Africa’s largest drugmaker Aspen Pharmacare, whose shares have lost 72% of their value since the beginning of 2018, said on Tuesday sales of noncore assets had resulted in its net debt falling by almost a quarter to R40bn over a period of six months.

Aspen’s share price shot up 12% to R86.04 on Tuesday morning, with the company further warning of an up to 17% fall in headline earnings per share (Heps) for the year to end-June.

The blue-chip counter is selling off noncore assets to deal with its debt mountain, and has recently faced a hefty competition-related fine in the UK.

Despite marginal improvement in revenue in its emerging markets, Aspen said that revenue would either be flat or fall 3% in the year to end-June at constant exchange rates.

Normalised Heps was expected to fall 7%-11%, while normalised Heps from continuing operations would fall 5%-9%.

HEPS would fall 13%-17% to a range of 1,224c and 1,283c a share as a result of litigation, restructuring and transaction costs, the company said.

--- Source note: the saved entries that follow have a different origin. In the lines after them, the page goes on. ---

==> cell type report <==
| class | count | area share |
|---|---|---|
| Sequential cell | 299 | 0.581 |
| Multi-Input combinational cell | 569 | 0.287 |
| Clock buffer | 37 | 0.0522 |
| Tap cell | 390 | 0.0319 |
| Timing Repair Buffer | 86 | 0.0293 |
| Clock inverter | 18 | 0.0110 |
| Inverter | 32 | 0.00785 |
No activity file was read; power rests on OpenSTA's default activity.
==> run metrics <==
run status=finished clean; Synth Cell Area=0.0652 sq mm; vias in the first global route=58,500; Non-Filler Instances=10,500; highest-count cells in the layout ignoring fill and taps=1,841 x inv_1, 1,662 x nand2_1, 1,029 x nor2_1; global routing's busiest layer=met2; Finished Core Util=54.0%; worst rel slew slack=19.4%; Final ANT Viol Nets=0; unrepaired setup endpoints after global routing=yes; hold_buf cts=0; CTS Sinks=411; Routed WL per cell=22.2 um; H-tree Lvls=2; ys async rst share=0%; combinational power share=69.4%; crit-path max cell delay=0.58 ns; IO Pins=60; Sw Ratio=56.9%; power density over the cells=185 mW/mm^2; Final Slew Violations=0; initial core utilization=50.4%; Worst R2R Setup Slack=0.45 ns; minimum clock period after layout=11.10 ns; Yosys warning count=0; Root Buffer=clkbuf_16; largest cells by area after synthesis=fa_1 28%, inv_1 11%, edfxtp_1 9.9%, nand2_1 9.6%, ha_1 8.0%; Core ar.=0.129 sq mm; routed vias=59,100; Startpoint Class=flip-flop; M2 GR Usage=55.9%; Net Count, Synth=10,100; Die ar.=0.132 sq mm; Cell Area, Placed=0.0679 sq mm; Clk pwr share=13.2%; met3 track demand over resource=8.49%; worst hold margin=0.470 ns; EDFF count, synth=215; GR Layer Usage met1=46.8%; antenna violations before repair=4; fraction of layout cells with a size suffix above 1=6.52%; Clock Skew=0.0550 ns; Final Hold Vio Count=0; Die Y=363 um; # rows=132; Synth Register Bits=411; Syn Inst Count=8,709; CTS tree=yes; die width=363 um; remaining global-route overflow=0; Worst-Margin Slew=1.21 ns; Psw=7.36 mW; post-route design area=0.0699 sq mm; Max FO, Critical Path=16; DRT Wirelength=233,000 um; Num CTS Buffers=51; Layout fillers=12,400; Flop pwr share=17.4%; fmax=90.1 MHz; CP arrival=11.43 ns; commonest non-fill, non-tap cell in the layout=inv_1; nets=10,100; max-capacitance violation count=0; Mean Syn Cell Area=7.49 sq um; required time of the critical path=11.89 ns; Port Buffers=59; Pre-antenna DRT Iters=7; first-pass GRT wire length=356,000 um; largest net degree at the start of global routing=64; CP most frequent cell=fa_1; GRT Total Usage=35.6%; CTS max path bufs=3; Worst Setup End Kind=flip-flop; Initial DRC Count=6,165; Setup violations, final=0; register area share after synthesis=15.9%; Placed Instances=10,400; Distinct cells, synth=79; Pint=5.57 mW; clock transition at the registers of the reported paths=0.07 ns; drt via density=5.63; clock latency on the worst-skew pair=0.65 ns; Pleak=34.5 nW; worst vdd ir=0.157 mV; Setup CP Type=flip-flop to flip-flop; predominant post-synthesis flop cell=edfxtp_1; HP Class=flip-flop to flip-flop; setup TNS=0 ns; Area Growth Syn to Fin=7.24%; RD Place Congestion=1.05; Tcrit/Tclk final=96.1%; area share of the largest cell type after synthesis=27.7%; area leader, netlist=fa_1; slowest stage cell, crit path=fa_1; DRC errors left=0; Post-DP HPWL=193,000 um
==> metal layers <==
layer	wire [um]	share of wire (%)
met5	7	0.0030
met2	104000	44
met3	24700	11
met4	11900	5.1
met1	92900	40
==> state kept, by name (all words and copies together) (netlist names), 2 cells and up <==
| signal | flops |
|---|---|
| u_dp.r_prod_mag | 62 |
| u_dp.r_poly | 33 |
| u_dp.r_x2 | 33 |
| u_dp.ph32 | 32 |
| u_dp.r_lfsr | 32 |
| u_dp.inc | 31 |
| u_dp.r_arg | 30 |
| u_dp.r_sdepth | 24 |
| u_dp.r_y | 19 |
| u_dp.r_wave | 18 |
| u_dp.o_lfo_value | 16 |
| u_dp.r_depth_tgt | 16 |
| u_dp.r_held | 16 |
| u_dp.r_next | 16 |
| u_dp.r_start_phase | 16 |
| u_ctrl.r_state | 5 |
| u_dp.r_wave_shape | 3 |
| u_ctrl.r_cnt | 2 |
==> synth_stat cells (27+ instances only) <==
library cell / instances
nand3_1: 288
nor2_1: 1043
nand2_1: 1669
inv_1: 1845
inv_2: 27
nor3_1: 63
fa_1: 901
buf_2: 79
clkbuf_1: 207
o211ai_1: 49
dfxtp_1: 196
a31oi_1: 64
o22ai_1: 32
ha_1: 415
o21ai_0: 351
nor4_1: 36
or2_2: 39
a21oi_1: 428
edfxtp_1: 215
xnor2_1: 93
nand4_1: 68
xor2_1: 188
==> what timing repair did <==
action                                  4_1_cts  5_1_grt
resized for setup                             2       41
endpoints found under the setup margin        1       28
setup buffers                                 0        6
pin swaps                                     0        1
File: src/hdl/hwhp_pkg.sv
// Shared types and constants for the HSV window histogram peak unit.
`timescale 1ns / 1ps

package hwhp_pkg;

    // Fixed field widths of the pixel and result beats
    localparam int PIX_W         = 8;
    localparam int FIELD_WIN_W   = 5;
    localparam int LINE_WIN_W    = 3;
    localparam int COUNT_FIELD_W = 22;
    localparam int IN_TDATA_W    = 24;
    localparam int OUT_TDATA_W   = 56;
    localparam int OUT_USED_W    = 2 * COUNT_FIELD_W + FIELD_WIN_W + LINE_WIN_W;

    // Configuration port
    localparam int CFG_INDEX_W = 3;
    localparam int CFG_DATA_W  = 8;

    localparam int HUE_STEP_W  = 4;
    localparam int HUE_WIDTH_W = 7;
    localparam int SAT_STEP_W  = 6;
    localparam int SAT_WIDTH_W = 7;

    localparam logic [HUE_STEP_W-1:0]  HUE_STEP_RST          = 4'd10;
    localparam logic [HUE_WIDTH_W-1:0] HUE_WIDTH_RST         = 7'd20;
    localparam logic [PIX_W-1:0]       FIELD_SAT_FLOOR_RST   = 8'd75;
    localparam logic [PIX_W-1:0]       FIELD_VAL_CEILING_RST = 8'd200;
    localparam logic [SAT_STEP_W-1:0]  SAT_STEP_RST          = 6'd12;
    localparam logic [SAT_WIDTH_W-1:0] SAT_WIDTH_RST         = 7'd25;
    localparam logic [PIX_W-1:0]       LINE_VAL_FLOOR_RST    = 8'd25;

    // Default sizes
    localparam int NUM_HUE_WINDOWS_DEF = 20;
    localparam int NUM_SAT_WINDOWS_DEF = 6;
    localparam int COUNT_BITS_DEF      = 22;
    localparam int QUEUE_DEPTH         = 4;

    typedef enum logic [CFG_INDEX_W-1:0] {
        CFG_HUE_STEP          = 3'd0,
        CFG_HUE_WIDTH         = 3'd1,
        CFG_FIELD_SAT_FLOOR   = 3'd2,
        CFG_FIELD_VAL_CEILING = 3'd3,
        CFG_SAT_STEP          = 3'd4,
        CFG_SAT_WIDTH         = 3'd5,
        CFG_LINE_VAL_FLOOR    = 3'd6
    } t_cfg_index;

    typedef enum logic [2:0] {
        S_COUNT = 3'b001,
        S_SCAN  = 3'b010,
        S_EMIT  = 3'b100
    } t_back_state;

endpackage
==> config.mk <==
export PLATFORM = sky130hd
export DESIGN_NAME = iac_sensor
export DESIGN_NICKNAME = d
export VERILOG_FILES = /design/src/iac_pkg.sv /design/src/iac_sensor.sv
export SDC_FILE = /design/constraint.sdc
export NUM_CORES = 1
export LEC_CHECK = 0
export BUFFER_PORTS_ARGS = -buffer_cell sky130_fd_sc_hd__buf_2
export CORE_ASPECT_RATIO = 1.1
export CORE_MARGIN = 4
export CORE_UTILIZATION = 45
export DETAILED_ROUTE_END_ITERATION = 7
export SLEW_MARGIN = 30
export SYNTH_ARGS = -nofsm -noshare
export SYNTH_HDL_FRONTEND = slang
export SYNTH_SLANG_ARGS = --single-unit
==> constraint.sdc <==
create_clock -name clk -period 7 [get_ports clk]
set_input_delay 1.4 -clock clk [delete_from_list [all_inputs] [get_ports clk]]
set_output_delay 1.4 -clock clk [all_outputs]
set_load 0.05 [all_outputs]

In May, the company finalised the sale of its portfolio of prescription and over-the-counter drugs sold mainly in Australia and New Zealand to Mylan, for a maximum consideration of A$188m (R1.9bn).

In June, it finalised the sale off its nutritionals business to French company Lactalis, resulting in a net cash inflow of €635m (R10.6bn).

Net debt has fallen to R40bn as of the end of June, from R53.2bn as the end of December, the company’s half-year.